Saved data entries

<file path="src/verilog/vsec_map.svh">
// register bit positions, bus codes and timing counts of the vme swap and error capture block
`ifndef VSEC_MAP_SVH
`define VSEC_MAP_SVH

// clock and write data setup delay
`define VSEC_CLK_PERIOD_NS 20
`define VSEC_WR_SETUP_NS 50
`define VSEC_WR_SETUP_CYC ((`VSEC_WR_SETUP_NS + `VSEC_CLK_PERIOD_NS - 1) / `VSEC_CLK_PERIOD_NS)

// capture control register bits (write only)
`define VSEC_CTL_ARM 0
`define VSEC_CTL_RSEQ 1
`define VSEC_CTL_ABORT 2

// capture readout register
`define VSEC_RD_STATUS 7
`define VSEC_SEQ_RST 4'h0

// address modifier codes of 64-bit block cycles
`define VSEC_AM_A64_MBLT 6'h00
`define VSEC_AM_A32N_MBLT 6'h08
`define VSEC_AM_A32S_MBLT 6'h0C
`define VSEC_AM_A24N_MBLT 6'h38
`define VSEC_AM_A24S_MBLT 6'h3C

// idle levels of active low bus lines
`define VSEC_DS_IDLE 2'h3
`define VSEC_PIN_RST 46'h3FFF_FFFF_FFFE

`endif

</file>
<file path="src/verilog/vsec_pkg.sv">
// types shared by the vme swap and error capture block
package vsec_pkg;

  typedef enum logic [3:0] {
    VSEC_SW_NONE = 4'h1,
    VSEC_SW_D16 = 4'h2,
    VSEC_SW_D32 = 4'h4,
    VSEC_SW_D64 = 4'h8
  } vsec_swap_e;

  typedef enum logic [1:0] {
    VSEC_CAP_IDLE = 2'h1,
    VSEC_CAP_ARMED = 2'h2
  } vsec_cap_e;

  typedef enum logic [2:0] {
    VSEC_WS_IDLE = 3'h1,
    VSEC_WS_WAIT = 3'h2,
    VSEC_WS_PASS = 3'h4
  } vsec_wst_e;

endpackage : vsec_pkg

</file>
<file path="src/verilog/vsec_cap_if.sv">
// carrier between the bus side and the capture register logic
`timescale 1ns/1ps
interface vsec_cap_if;
  logic berr_evt;
  logic [31:1] addr;
  logic [1:0] ds_n;
  logic [5:0] am;
  logic lword_n;
  logic write_n;
  logic rd;
  logic wr;
  logic [7:0] wdata;
  logic [7:0] rdata;
  logic armed;

  modport bus (output berr_evt, addr, ds_n, am, lword_n, write_n, rd, wr, wdata, input rdata, armed);
  modport cap (input berr_evt, addr, ds_n, am, lword_n, write_n, rd, wr, wdata, output rdata, armed);
endinterface : vsec_cap_if

</file>
<file path="src/verilog/vsec_top.sv">
// vme byte swap datapath, write setup delay and bus error capture beside the pci-vme bridge
`timescale 1ns/1ps
`include "vsec_map.svh"

// Operation
// - separate swap enables for master transfers and for slave transfers
// - d16 swap exchanges the two bytes inside each 16-bit half
// - d32 swap fully reverses the four bytes of the word
// - d64 swap reverses bytes separately in each 32-bit half
// - swap only aligned d16, d32, d64 cycles and only when enabled
// - swap decode settles from address phase and data strobes, before read data is valid
// - write strobes held back about 50 ns on the first beat only
// - software may switch the write delay off when all cycles swap
// - bus errors detected on bridge-mastered cycles under enable control
// - detected bus error drives the bridge local interrupt zero
// - capture latches address, strobes, modifier, lword and write on error
// - capture runs only after arming, independent of interrupt enable
// - every readout read advances the read sequence by one, except in a cycle that also resets the sequence
// - control write with bit 1 returns the sequence to entry one
// - readout nibbles give address, lword, strobes, modifier, write in order
// - sequence wraps to the first entry after sixteen reads
// - readout bit 7 shows armed, bits 6-4 read zero
// - all captured address bits 31-1 are kept for every address size
// - control bits arm, reset sequence, abort; zero bits do nothing
module vsec_top (
  input wire logic clk,
  input wire logic rst_n,
  input wire logic swap_master_en,
  input wire logic swap_slave_en,
  input wire logic wr_delay_dis,
  input wire logic berr_irq_en,
  input wire logic io_rd,
  input wire logic io_wr,
  input wire logic [7:0] io_wdata,
  output logic [7:0] io_rdata,
  input wire logic vme_berr_n,
  input wire logic vme_as_n,
  input wire logic vme_write_n,
  input wire logic vme_lword_n,
  input wire logic [5:0] vme_am,
  input wire logic [31:1] vme_a,
  input wire logic [1:0] vme_ds_n_i,
  output logic [1:0] vme_ds_n_o,
  output logic vme_ds_oe,
  input wire logic [63:0] vme_d_i,
  output logic [63:0] vme_d_o,
  output logic vme_d_oe,
  input wire logic [1:0] bridge_ds_n,
  input wire logic bridge_is_master,
  input wire logic [63:0] bridge_d_i,
  output logic [63:0] bridge_d_o,
  output logic bridge_local_irq_zero
);

  localparam int unsigned PV = 46;
  localparam logic [2:0] WS_LOAD = 3'(`VSEC_WR_SETUP_CYC - 1);

  logic [PV-1:0] pin_s1_q;
  logic [PV-1:0] pin_s2_q;
  logic [63:0] vd_s1_q;
  logic [63:0] vd_s2_q;
  logic [63:0] bd_s1_q;
  logic [63:0] bd_s2_q;
  logic berr_n_s;
  logic as_n_s;
  logic write_n_s;
  logic lword_n_s;
  logic [5:0] am_s;
  logic [31:1] a_s;
  logic [1:0] bus_ds_n_s;
  logic [1:0] req_ds_n_s;
  logic master_s;
  vsec_pkg::vsec_swap_e mode_d;
  vsec_pkg::vsec_swap_e mode_q;
  logic swap_en;
  logic mblt;
  logic [63:0] to_bridge;
  logic [63:0] to_bus;
  vsec_pkg::vsec_wst_e wst_q;
  logic [2:0] wcnt_q;
  logic start_w;
  logic [1:0] ds_o_q;
  logic ds_oe_q;
  logic [63:0] vd_o_q;
  logic vd_oe_q;
  logic [63:0] bd_o_q;
  logic berr_prev_q;
  logic berr_fall;
  logic irq_q;

  vsec_cap_if cap_bus ();

  ////////////////////////////////////////////////////////////////////////////
  // every bus and bridge pin goes through two flops; nothing reads the first stage
  always_ff @(posedge clk or negedge rst_n) begin
    if (!rst_n) begin
      pin_s1_q <= `VSEC_PIN_RST;
      pin_s2_q <= `VSEC_PIN_RST;
    end else begin
      pin_s1_q <= {vme_berr_n, vme_as_n, vme_write_n, vme_lword_n, vme_am, vme_a, vme_ds_n_i,
                   bridge_ds_n, bridge_is_master};
      pin_s2_q <= pin_s1_q;
    end
  end

  // data lanes in both directions, same two-flop treatment
  always_ff @(posedge clk or negedge rst_n) begin
    if (!rst_n) begin
      vd_s1_q <= 64'h0;
      vd_s2_q <= 64'h0;
      bd_s1_q <= 64'h0;
      bd_s2_q <= 64'h0;
    end else begin
      vd_s1_q <= vme_d_i;
      vd_s2_q <= vd_s1_q;
      bd_s1_q <= bridge_d_i;
      bd_s2_q <= bd_s1_q;
    end
  end

  // unpack the synchronised pins
  assign berr_n_s = pin_s2_q[45];
  assign as_n_s = pin_s2_q[44];
  assign write_n_s = pin_s2_q[43];
  assign lword_n_s = pin_s2_q[42];
  assign am_s = pin_s2_q[41:36];
  assign a_s = pin_s2_q[35:5];
  assign bus_ds_n_s = pin_s2_q[4:3];
  assign req_ds_n_s = pin_s2_q[2:1];
  assign master_s = pin_s2_q[0];

  ////////////////////////////////////////////////////////////////////////////
  // pick the enable that matches who owns the cycle
  assign swap_en = master_s ? swap_master_en : swap_slave_en;
  assign mblt = (am_s == `VSEC_AM_A64_MBLT) || (am_s == `VSEC_AM_A32N_MBLT) || (am_s == `VSEC_AM_A32S_MBLT) ||
                (am_s == `VSEC_AM_A24N_MBLT) || (am_s == `VSEC_AM_A24S_MBLT);

  // decode from modifier, lword, address and data strobes, which settle before the data does
  always_comb begin
    mode_d = vsec_pkg::VSEC_SW_NONE;
    if (swap_en && !as_n_s) begin
      if (mblt) begin
        mode_d = vsec_pkg::VSEC_SW_D64;
      end else if (req_ds_n_s == 2'h0 || bus_ds_n_s == 2'h0) begin
        if (!lword_n_s && !a_s[1]) begin
          mode_d = vsec_pkg::VSEC_SW_D32;
        end else if (lword_n_s) begin
          mode_d = vsec_pkg::VSEC_SW_D16;
        end
      end
    end
  end

  // mux setting is registered so both data directions see one stable choice
  always_ff @(posedge clk or negedge rst_n) begin
    if (!rst_n) begin
      mode_q <= vsec_pkg::VSEC_SW_NONE;
    end else begin
      mode_q <= mode_d;
    end
  end

  vsec_swap u_swap_rx (
    .mode (mode_q),
    .din (vd_s2_q),
    .dout (to_bridge)
  );

  vsec_swap u_swap_tx (
    .mode (mode_q),
    .din (bd_s2_q),
    .dout (to_bus)
  );

  // registered data and enables; bus is driven on master writes and slave reads
  always_ff @(posedge clk or negedge rst_n) begin
    if (!rst_n) begin
      vd_o_q <= 64'h0;
      bd_o_q <= 64'h0;
      vd_oe_q <= 1'b0;
    end else begin
      vd_o_q <= to_bus;
      bd_o_q <= to_bridge;
      vd_oe_q <= !as_n_s && (master_s ^ write_n_s);
    end
  end

  ////////////////////////////////////////////////////////////////////////////
  // first strobe of a master cycle; later beats of a block pass straight through
  assign start_w = (wst_q == vsec_pkg::VSEC_WS_IDLE) && master_s && !as_n_s && (req_ds_n_s != `VSEC_DS_IDLE);

  // setup delay on writes only; reads go through at once
  always_ff @(posedge clk or negedge rst_n) begin
    if (!rst_n) begin
      wst_q <= vsec_pkg::VSEC_WS_IDLE;
      wcnt_q <= 3'h0;
    end else begin
      case (wst_q)
        vsec_pkg::VSEC_WS_IDLE: begin
          if (start_w && !write_n_s && !wr_delay_dis) begin
            wst_q <= vsec_pkg::VSEC_WS_WAIT;
            wcnt_q <= WS_LOAD;
          end else if (start_w) begin
            wst_q <= vsec_pkg::VSEC_WS_PASS;
          end
        end
        vsec_pkg::VSEC_WS_WAIT: begin
          if (as_n_s) begin
            wst_q <= vsec_pkg::VSEC_WS_IDLE;
          end else if (wcnt_q == 3'h0) begin
            wst_q <= vsec_pkg::VSEC_WS_PASS;
          end else begin
            wcnt_q <= wcnt_q - 3'h1;
          end
        end
        vsec_pkg::VSEC_WS_PASS: begin
          if (as_n_s) begin
            wst_q <= vsec_pkg::VSEC_WS_IDLE;
          end
        end
        default: wst_q <= vsec_pkg::VSEC_WS_IDLE;
      endcase
    end
  end

  // strobes reach the bus only once passing; driven only while mastering
  always_ff @(posedge clk or negedge rst_n) begin
    if (!rst_n) begin
      ds_o_q <= `VSEC_DS_IDLE;
      ds_oe_q <= 1'b0;
    end else begin
      ds_o_q <= (wst_q == vsec_pkg::VSEC_WS_PASS) ? req_ds_n_s : `VSEC_DS_IDLE;
      ds_oe_q <= master_s && !as_n_s;
    end
  end

  ////////////////////////////////////////////////////////////////////////////
  // bus error edge on our own cycles; interrupt follows the error level while enabled
  assign berr_fall = berr_prev_q && !berr_n_s && master_s;

  always_ff @(posedge clk or negedge rst_n) begin
    if (!rst_n) begin
      berr_prev_q <= 1'b1;
      irq_q <= 1'b0;
    end else begin
      berr_prev_q <= berr_n_s;
      irq_q <= berr_irq_en && master_s && !berr_n_s;
    end
  end

  // capture sees the error edge whatever the interrupt enable says
  assign cap_bus.berr_evt = berr_fall;
  assign cap_bus.addr = a_s;
  assign cap_bus.ds_n = bus_ds_n_s;
  assign cap_bus.am = am_s;
  assign cap_bus.lword_n = lword_n_s;
  assign cap_bus.write_n = write_n_s;
  assign cap_bus.rd = io_rd;
  assign cap_bus.wr = io_wr;
  assign cap_bus.wdata = io_wdata;

  vsec_capture u_capture (
    .clk (clk),
    .rst_n (rst_n),
    .cbus (cap_bus.cap)
  );

  assign io_rdata = cap_bus.rdata;
  assign vme_ds_n_o = ds_o_q;
  assign vme_ds_oe = ds_oe_q;
  assign vme_d_o = vd_o_q;
  assign vme_d_oe = vd_oe_q;
  assign bridge_d_o = bd_o_q;
  assign bridge_local_irq_zero = irq_q;

  ////////////////////////////////////////////////////////////////////////////
  a_swap_needs_enable: assert property (@(posedge clk) disable iff (!rst_n)
    (mode_q != vsec_pkg::VSEC_SW_NONE) |-> $past(swap_en))
    else $error("swap applied without its enable");
  a_swap_d16_lanes: assert property (@(posedge clk) disable iff (!rst_n)
    (mode_q == vsec_pkg::VSEC_SW_D16) |=> (bd_o_q[15:8] == $past(vd_s2_q[7:0])) &&
    (bd_o_q[31:24] == $past(vd_s2_q[23:16])))
    else $error("d16 lanes not exchanged");
  a_swap_d32_lanes: assert property (@(posedge clk) disable iff (!rst_n)
    (mode_q == vsec_pkg::VSEC_SW_D32) |=> (vd_o_q[7:0] == $past(bd_s2_q[31:24])) &&
    (vd_o_q[23:16] == $past(bd_s2_q[15:8])))
    else $error("d32 bytes not reversed");
  a_swap_d64_lanes: assert property (@(posedge clk) disable iff (!rst_n)
    (mode_q == vsec_pkg::VSEC_SW_D64) |=> (bd_o_q[63:56] == $past(vd_s2_q[39:32])) &&
    (bd_o_q[31:24] == $past(vd_s2_q[7:0])))
    else $error("d64 halves not reversed");
  a_master_swap_sel: assert property (@(posedge clk) disable iff (!rst_n)
    (master_s && !swap_master_en) |=> (mode_q == vsec_pkg::VSEC_SW_NONE))
    else $error("master swap enable ignored");
  a_write_setup_hold: assert property (@(posedge clk) disable iff (!rst_n)
    (start_w && !write_n_s && !wr_delay_dis) |=> (vme_ds_n_o == `VSEC_DS_IDLE)[*3])
    else $error("write strobe not delayed");
  a_read_no_delay: assert property (@(posedge clk) disable iff (!rst_n)
    (start_w && write_n_s) |=> (wst_q == vsec_pkg::VSEC_WS_PASS))
    else $error("read cycle delayed");
  a_delay_off_pass: assert property (@(posedge clk) disable iff (!rst_n)
    (start_w && wr_delay_dis) |=> (wst_q == vsec_pkg::VSEC_WS_PASS))
    else $error("disabled write delay still applied");
  a_irq_on_berr: assert property (@(posedge clk) disable iff (!rst_n)
    (berr_fall && berr_irq_en) |=> bridge_local_irq_zero)
    else $error("bus error did not raise interrupt");

endmodule : vsec_top

</file>
<file path="src/verilog/vsec_swap.sv">
// byte lane multiplexer for the three swap arrangements
`timescale 1ns/1ps
module vsec_swap (
  input wire vsec_pkg::vsec_swap_e mode,
  input wire logic [63:0] din,
  output logic [63:0] dout
);

  ////////////////////////////////////////////////////////////////////////////
  // each 32-bit half is handled alike; d32 uses the low half only on the bus
  for (genvar h = 0; h < 2; h++) begin : g_half
    logic [31:0] w;
    assign w = din[h*32 +: 32];
    always_comb begin
      case (mode)
        vsec_pkg::VSEC_SW_D16: dout[h*32 +: 32] = {w[23:16], w[31:24], w[7:0], w[15:8]};
        vsec_pkg::VSEC_SW_D32: dout[h*32 +: 32] = {w[7:0], w[15:8], w[23:16], w[31:24]};
        vsec_pkg::VSEC_SW_D64: dout[h*32 +: 32] = {w[7:0], w[15:8], w[23:16], w[31:24]};
        default: dout[h*32 +: 32] = w;
      endcase
    end
  end

endmodule : vsec_swap

</file>
<file path="src/verilog/vsec_capture.sv">
// bus error capture store, readout sequence and control decode
`timescale 1ns/1ps
`include "vsec_map.svh"
module vsec_capture (
  input wire logic clk,
  input wire logic rst_n,
  vsec_cap_if.cap cbus
);

  vsec_pkg::vsec_cap_e st_q;
  logic [31:1] addr_q;
  logic [1:0] ds_q;
  logic [5:0] am_q;
  logic lword_q;
  logic wr_q;
  logic [3:0] seq_q;
  logic [3:0] nib;
  logic [7:0] rdata_q;
  logic arm_w;
  logic abort_w;
  logic rseq_w;
  logic take_w;

  // writing zero to a bit does nothing, so every action is a one-bit strobe
  assign arm_w = cbus.wr && cbus.wdata[`VSEC_CTL_ARM];
  assign rseq_w = cbus.wr && cbus.wdata[`VSEC_CTL_RSEQ];
  assign abort_w = cbus.wr && cbus.wdata[`VSEC_CTL_ABORT];
  assign take_w = (st_q == vsec_pkg::VSEC_CAP_ARMED) && cbus.berr_evt && !abort_w;

  ////////////////////////////////////////////////////////////////////////////
  // abort beats arm; an arm in the cycle of a capture re-arms so it is not lost
  always_ff @(posedge clk or negedge rst_n) begin
    if (!rst_n) begin
      st_q <= vsec_pkg::VSEC_CAP_IDLE;
    end else if (abort_w) begin
      st_q <= vsec_pkg::VSEC_CAP_IDLE;
    end else if (arm_w) begin
      st_q <= vsec_pkg::VSEC_CAP_ARMED;
    end else if (take_w) begin
      st_q <= vsec_pkg::VSEC_CAP_IDLE;
    end
  end
  assign cbus.armed = (st_q == vsec_pkg::VSEC_CAP_ARMED);

  // snapshot is frozen once idle; abort wipes it
  always_ff @(posedge clk or negedge rst_n) begin
    if (!rst_n) begin
      addr_q <= 31'h0;
      ds_q <= 2'h0;
      am_q <= 6'h0;
      lword_q <= 1'b0;
      wr_q <= 1'b0;
    end else if (abort_w) begin
      addr_q <= 31'h0;
      ds_q <= 2'h0;
      am_q <= 6'h0;
      lword_q <= 1'b0;
      wr_q <= 1'b0;
    end else if (take_w) begin
      addr_q <= cbus.addr;
      ds_q <= cbus.ds_n;
      am_q <= cbus.am;
      lword_q <= cbus.lword_n;
      wr_q <= cbus.write_n;
    end
  end

  // sequence reset wins over an advance in the same cycle; 4 bits wrap after 16 reads
  always_ff @(posedge clk or negedge rst_n) begin
    if (!rst_n) begin
      seq_q <= `VSEC_SEQ_RST;
    end else if (rseq_w) begin
      seq_q <= `VSEC_SEQ_RST;
    end else if (cbus.rd) begin
      seq_q <= seq_q + 4'h1;
    end
  end

  // nibble for the current read position; undefined slots read zero
  always_comb begin
    case (seq_q)
      4'h0: nib = addr_q[31:28];
      4'h1: nib = addr_q[27:24];
      4'h2: nib = addr_q[23:20];
      4'h3: nib = addr_q[19:16];
      4'h4: nib = addr_q[15:12];
      4'h5: nib = addr_q[11:8];
      4'h6: nib = addr_q[7:4];
      4'h7: nib = {addr_q[3:1], lword_q};
      4'h8: nib = {ds_q, am_q[5:4]};
      4'h9: nib = am_q[3:0];
      4'hA: nib = {wr_q, 3'h0};
      default: nib = 4'h0;
    endcase
  end

  // readout register, reserved bits 6-4 read zero
  always_ff @(posedge clk or negedge rst_n) begin
    if (!rst_n) begin
      rdata_q <= 8'h0;
    end else begin
      rdata_q <= {st_q == vsec_pkg::VSEC_CAP_ARMED, 3'h0, nib};
    end
  end
  assign cbus.rdata = rdata_q;

  ////////////////////////////////////////////////////////////////////////////
  a_seq_advance_wrap: assert property (@(posedge clk) disable iff (!rst_n)
    (cbus.rd && !rseq_w) |=> (seq_q == 4'($past(seq_q) + 4'h1)))
    else $error("read sequence did not advance by one");
  a_seq_reset_first: assert property (@(posedge clk) disable iff (!rst_n)
    rseq_w |=> (seq_q == 4'h0) ##1 (rdata_q[3:0] == addr_q[31:28]))
    else $error("sequence reset did not return to first entry");
  a_arm_sets_busy: assert property (@(posedge clk) disable iff (!rst_n)
    (arm_w && !abort_w) |=> cbus.armed ##1 rdata_q[`VSEC_RD_STATUS])
    else $error("arm did not show capture in progress");
  a_abort_clears_all: assert property (@(posedge clk) disable iff (!rst_n)
    abort_w |=> (!cbus.armed && addr_q == 31'h0 && am_q == 6'h0))
    else $error("abort left capture state or data");
  a_idle_holds_capture: assert property (@(posedge clk) disable iff (!rst_n)
    (!cbus.armed && !cbus.wr) |=> $stable(addr_q) && $stable(am_q) && !cbus.armed)
    else $error("captured data changed while idle");
  a_berr_takes_addr: assert property (@(posedge clk) disable iff (!rst_n)
    (cbus.armed && cbus.berr_evt && !cbus.wr) |=> (addr_q == $past(cbus.addr)) && !cbus.armed)
    else $error("bus error did not capture address");

endmodule : vsec_capture

</file>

Task instructions
Search the entries for the word "sequence". Copy every line where it occurs.

Solution for this exercise
// - every readout read advances the read sequence by one, except in a cycle that also resets the sequence
// - control write with bit 1 returns the sequence to entry one
// - sequence wraps to the first entry after sixteen reads
// - control bits arm, reset sequence, abort; zero bits do nothing
// bus error capture store, readout sequence and control decode
  // sequence reset wins over an advance in the same cycle; 4 bits wrap after 16 reads
    else $error("read sequence did not advance by one");
    else $error("sequence reset did not return to first entry");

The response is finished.